Given the investment you’re making, you’ll want to evaluate whether or not you’re moving forward together.  Here are three leading indicators:

  1. You’re less surprised.  
    • The assets and guidance you produced are being used without massive revisions by sales.
    • The sales team has a strong grasp of your brand, messaging, positioning, value proposition, and the content available to them.  
    • Your perception of customer needs is up-to-date and your customers’ perception of your product is as-intended.      
  2. You’re on the same platform as your sales team.   
    • Marketing is publishing content to the platform sales relies upon to find and pitch it.
    • Marketing and sales are referencing identical content performance analytics.
    • Content modifications by sales are visible to marketing and fully measurable.
  3. You share the same goals.  Including goals that might be – at times – out of your direct control.  
    • Your performance reviews are both revenue-based.
    • Conversion rates are a shared KPI.
    • You’re equally invested in sales enablement ROI.   

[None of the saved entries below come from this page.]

[src/rtl/psubsb_pipe.sv]
// psubsb_pipe: packed signed-byte saturating subtract (out = in1 - in2 per lane, clamped to [-128,127]).
// Latency: 2 cycles from input handshake to out_valid; throughput 1 result/cycle.
// Backpressure: out/sat/out_valid hold while out_ready=0; in_ready drops once both stages are full.
//
// Ports:
//   clk, rst_n            clock (rising edge), asynchronous active-low reset
//   in_valid/in_ready     operand handshake; in1 = minuend, in2 = subtrahend, lane k = bits [8k+7:8k]
//   out_valid/out_ready   result handshake; out = packed saturated difference, sat = per-lane clamp flags
//   sat_sticky/clr_sticky sticky "some accepted result saturated"; a set beats a clear in the same cycle
// Optional: define PSUB_FLAGS_EN to add registered result flags zr (out==0), neg (out MSB), ov (|sat).
module psubsb_pipe #(
  parameter int LANES = 2
) (
  input  logic               clk,
  input  logic               rst_n,
  input  logic               in_valid,
  output logic               in_ready,
  input  logic [LANES*8-1:0] in1,
  input  logic [LANES*8-1:0] in2,
  output logic               out_valid,
  input  logic               out_ready,
  output logic [LANES*8-1:0] out,
  output logic [LANES-1:0]   sat,
  output logic               sat_sticky,
  input  logic               clr_sticky
`ifdef PSUB_FLAGS_EN
  ,
  output logic               zr,
  output logic               neg,
  output logic               ov
`endif
);

  localparam int W = LANES * 8;

  typedef struct packed {
    logic [W-1:0] a;
    logic [W-1:0] b;
  } opnd_t;

  opnd_t          s1_op;
  logic           s1_valid;
  logic           s2_adv;
  logic [W-1:0]   diff_dat;
  logic [LANES-1:0] diff_sat;
  logic [7:0]     a_l;
  logic [7:0]     b_l;
  logic [7:0]     d_l;

  // Stage 2 (the output register) drains when empty or when the consumer takes it.
  assign s2_adv   = s1_valid & (~out_valid | out_ready);
  // Depends only on state and out_ready, never on in_valid.
  assign in_ready = ~s1_valid | s2_adv;

  // Per-lane saturating subtract. Each lane is computed on its own 8 bits,
  // so no borrow can leak into the neighbouring lane. Overflow is only
  // possible when the operand signs differ and the result sign flips away
  // from the minuend's sign.
  always_comb begin
    diff_dat = '0;
    diff_sat = '0;
    a_l      = '0;
    b_l      = '0;
    d_l      = '0;
    for (int k = 0; k < LANES; k++) begin
      a_l = s1_op.a[8*k +: 8];
      b_l = s1_op.b[8*k +: 8];
      d_l = a_l - b_l;
      if ((a_l[7] != b_l[7]) && (d_l[7] != a_l[7])) begin
        diff_dat[8*k +: 8] = a_l[7] ? 8'h80 : 8'h7F;
        diff_sat[k]        = 1'b1;
      end else begin
        diff_dat[8*k +: 8] = d_l;
      end
    end
  end

  // Stage 1: operand capture.
  always_ff @(posedge clk or negedge rst_n) begin
    if (!rst_n) begin
      s1_valid <= 1'b0;
      s1_op    <= '0;
    end else begin
      if (in_valid && in_ready) begin
        s1_valid <= 1'b1;
        s1_op.a  <= in1;
        s1_op.b  <= in2;
      end else if (s2_adv) begin
        s1_valid <= 1'b0;
      end
    end
  end

  // Stage 2: result register, held while the consumer stalls.
  always_ff @(posedge clk or negedge rst_n) begin
    if (!rst_n) begin
      out_valid <= 1'b0;
      out       <= '0;
      sat       <= '0;
    end else begin
      if (s2_adv) begin
        out_valid <= 1'b1;
        out       <= diff_dat;
        sat       <= diff_sat;
      end else if (out_ready) begin
        out_valid <= 1'b0;
      end
    end
  end

  // Sticky saturation: only results actually taken by the consumer count.
  always_ff @(posedge clk or negedge rst_n) begin
    if (!rst_n) begin
      sat_sticky <= 1'b0;
    end else if (out_valid && out_ready && (|sat)) begin
      sat_sticky <= 1'b1;
    end else if (clr_sticky) begin
      sat_sticky <= 1'b0;
    end
  end

`ifdef PSUB_FLAGS_EN
  // Flags travel with the result so they stay aligned under back-pressure.
  always_ff @(posedge clk or negedge rst_n) begin
    if (!rst_n) begin
      zr  <= 1'b0;
      neg <= 1'b0;
      ov  <= 1'b0;
    end else if (s2_adv) begin
      zr  <= (diff_dat == '0);
      neg <= diff_dat[W-1];
      ov  <= |diff_sat;
    end
  end
`endif

endmodule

The relentless pursuit of customer growth

The level of marketing sophistication behind high-growth companies would astonish business leaders of just five years ago.  From technology platforms to audience intelligence, media options, analytics, and more, marketing has evolved at a lightning pace and will not slow.  Yet for many companies, sales and marketing alignment remains an elusive prize.  

Modern sales enablement technology and processes make it easy for marketers to step deeper into the fray, unite on a more meaningful level with their sales counterparts, and influence events throughout the buyer’s journey.  For those inclined to compete on a larger stage and hold themselves accountable to the sales results their company needs (this should be every marketer), there have never been better options for making it happen.